Tell us all about it. Germany: Get COVID shots for Christmas

SAN FRANCISCO

Lee Heidhues 12.4.2023

Liz and I just returned from our well documented weeks long trip to Berlin and Frankfurt. We were both felled by a brutal virus sweeping Germany.

We saw few people wearing protective face masks.

Germans were coughing everywhere we went. The manager of the Freddy Lecks Waschsalon told us “60 percent” of the business were out with the flu virus.

Maskless in Berlin

The manager at our hotel in Berlin chided us when we talked about being current on our Covid boosters. “Some people collect stamps. Other people collect Covid boosters.”
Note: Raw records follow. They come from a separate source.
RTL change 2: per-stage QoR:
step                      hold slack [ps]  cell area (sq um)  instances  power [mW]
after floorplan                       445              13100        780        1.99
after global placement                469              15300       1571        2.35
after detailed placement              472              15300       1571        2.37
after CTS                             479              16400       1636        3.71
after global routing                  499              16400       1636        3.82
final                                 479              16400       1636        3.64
--- src/rtl/regfile_wb_arbiter.sv ---
// regfile_wb_arbiter: arbitrates ALU/load writebacks onto a registered regfile write port with a saturating write counter; WB_ROUND_ROBIN_EN enables round-robin, else mem wins contention
module regfile_wb_arbiter #(
  parameter int CNT_W = 16
) (
  input  logic                clk,
  input  logic                rst,
  regfile_wb_arbiter_if.slave bus,
  output logic [4:0]          rd,
  output logic [31:0]         writedata,
  output logic                regwrite,
  output logic [CNT_W-1:0]    wr_count
);
  logic        alu_win;
  logic        xfer;
  logic        wr_en;
  logic [4:0]  sel_rd;
  logic [31:0] sel_data;
`ifdef WB_ROUND_ROBIN_EN
  localparam logic [0:0] PRI_ALU = 1'b0;
  localparam logic [0:0] PRI_MEM = 1'b1;
  logic [0:0] pri;
  assign alu_win = !bus.mem_valid || pri == PRI_ALU;
  always_ff @(posedge clk)
    if (rst) pri <= PRI_ALU;
    else if (xfer) pri <= bus.alu_ready ? PRI_MEM : PRI_ALU;
`else
  assign alu_win = !bus.mem_valid;
`endif
  assign bus.alu_ready = !rst && bus.alu_valid && alu_win;
  assign bus.mem_ready = !rst && bus.mem_valid && !(bus.alu_valid && alu_win);
  assign xfer          = bus.alu_ready || bus.mem_ready;
  assign sel_rd        = bus.alu_ready ? bus.alu_rd : bus.mem_rd;
  assign sel_data      = bus.alu_ready ? bus.alu_data : bus.mem_data;
  assign wr_en         = xfer && sel_rd != 5'd0;
  always_ff @(posedge clk)
    if (rst) begin
      rd        <= '0;
      writedata <= '0;
      regwrite  <= 1'b0;
      wr_count  <= '0;
    end else begin
      regwrite <= wr_en;
      if (xfer) begin
        rd        <= sel_rd;
        writedata <= sel_data;
      end
      if (wr_en && wr_count != '1) wr_count <= wr_count + CNT_W'(1);
    end
endmodule
--- src/flat_wrapper.sv ---
// flat-port wrapper written by rule: the top's interface ports become plain ports
module regfile_wb_arbiter_flat 
#(
  parameter int CNT_W = 16
)
  (clk, rst, rd, writedata, regwrite, wr_count, bus_alu_valid, bus_alu_rd, bus_alu_data, bus_mem_valid, bus_mem_rd, bus_mem_data, bus_alu_ready, bus_mem_ready);
  regfile_wb_arbiter_if bus_i ();
  input  logic clk;
  input  logic rst;
  output logic [4:0] rd;
  output logic [31:0] writedata;
  output logic regwrite;
  output logic [CNT_W-1:0] wr_count;
  input wire logic [$bits(bus_i.alu_valid)-1:0] bus_alu_valid;
  input wire logic [$bits(bus_i.alu_rd)-1:0] bus_alu_rd;
  input wire logic [$bits(bus_i.alu_data)-1:0] bus_alu_data;
  input wire logic [$bits(bus_i.mem_valid)-1:0] bus_mem_valid;
  input wire logic [$bits(bus_i.mem_rd)-1:0] bus_mem_rd;
  input wire logic [$bits(bus_i.mem_data)-1:0] bus_mem_data;
  output wire logic [$bits(bus_i.alu_ready)-1:0] bus_alu_ready;
  output wire logic [$bits(bus_i.mem_ready)-1:0] bus_mem_ready;
  assign bus_i.alu_valid = bus_alu_valid;
  assign bus_i.alu_rd = bus_alu_rd;
  assign bus_i.alu_data = bus_alu_data;
  assign bus_i.mem_valid = bus_mem_valid;
  assign bus_i.mem_rd = bus_mem_rd;
  assign bus_i.mem_data = bus_mem_data;
  assign bus_alu_ready = bus_i.alu_ready;
  assign bus_mem_ready = bus_i.mem_ready;
  regfile_wb_arbiter #(.CNT_W(CNT_W)) u_core (.clk(clk), .rst(rst), .bus(bus_i), .rd(rd), .writedata(writedata), .regwrite(regwrite), .wr_count(wr_count));
endmodule
--- config.mk ---
export PLATFORM = sky130hd
export DESIGN_NAME = regfile_wb_arbiter_flat
export DESIGN_NICKNAME = d
export VERILOG_FILES = /design/src/rtl/regfile_wb_arbiter_if.sv /design/src/rtl/regfile_wb_arbiter.sv /design/src/flat_wrapper.sv
export SDC_FILE = /design/constraint.sdc
export NUM_CORES = 1
export LEC_CHECK = 0
export ABC_AREA = 1
export ABC_CLOCK_PERIOD_IN_PS = 1350
export BUFFER_PORTS_ARGS = -buffer_cell sky130_fd_sc_hd__buf_4
export CAP_MARGIN = 20
export CELL_PAD_IN_SITES_DETAIL_PLACEMENT = 0
export CELL_PAD_IN_SITES_GLOBAL_PLACEMENT = 1
export CORE_ASPECT_RATIO = 1.4
export CORE_MARGIN = 4
export CORE_UTILIZATION = 28
export CTS_CLUSTER_DIAMETER = 120
export CTS_CLUSTER_SIZE = 8
export DETAILED_ROUTE_END_ITERATION = 7
export HOLD_SLACK_MARGIN = 0.15
export PLACE_DENSITY = 0.84
export SLEW_MARGIN = 20
export SYNTH_ARGS = -nofsm -noshare
export SYNTH_HDL_FRONTEND = slang
export SYNTH_SLANG_ARGS = --single-unit
export TNS_END_PERCENT = 50
--- constraint.sdc ---
create_clock -name clk -period 1.35 [get_ports clk]
set_input_delay 0.135 -clock clk [delete_from_list [all_inputs] [get_ports clk]]
set_output_delay 0.135 -clock clk [all_outputs]
set_load 0.01 [all_outputs]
Now Deutsche Welle is reporting the cautionary words from the German health ministry.

Deutsche Welle 12.4.2023

German Health Minister Karl Lauterbach on Monday said it was important for at-risk individuals to have their coronavirus vaccinations in advance of the Christmas and New Year holidays.

Lauterbach, himself a trained epidemiologist, said the takeup rate of newly adapted boosted shots designed to fight current COVID-19 variants was so far disappointing.

Not a mask in site at the Berlinische Galerie

With three weeks to go until Christmas Day, Lauterbach said it was “the optimal time” for people identified as vulnerable to have the COVID-19 shot.

This would allow the vaccine to take full effect before the large social gatherings and travel that often take place at Christmas, he said.

Germany’s Standing Commission on Vaccination recommends an annual booster vaccination for people with an increased risk of a serious course of the disease.

The minister stressed that an infection was not a simple cold and that the virus remained a real threat to people with chronic health issues.

“At the moment the danger posed by COVID is actually being underestimated,” he said.

Lauterbach was speaking after a meeting about the long-term health effects of coronavirus with healthcare, medicine and science representatives.

 “The problem of Long COVID has not yet been solved,” said Lauterbach.

Maskless outside the Frankfurt Opera House

There had been an estimated 1,700 new infections per 100,000 people in seven days, Lauterbach revealed.

The updated coronavirus vaccine is specially adapted to the Omicron XBB.1.5 subvariant.

Nicknamed the Kraken, the subvariant became prevalent earlier this year and caught virologists’ attention because it contains more mutations to evade immunity than other variants seen so far.

https://www.dw.com/en/germany-get-covid-shots-for-christmas-minister-urges/a-67631576

Top photo: Liz and Lee in Berlin. Maskless but at least thoroughly vaccinated.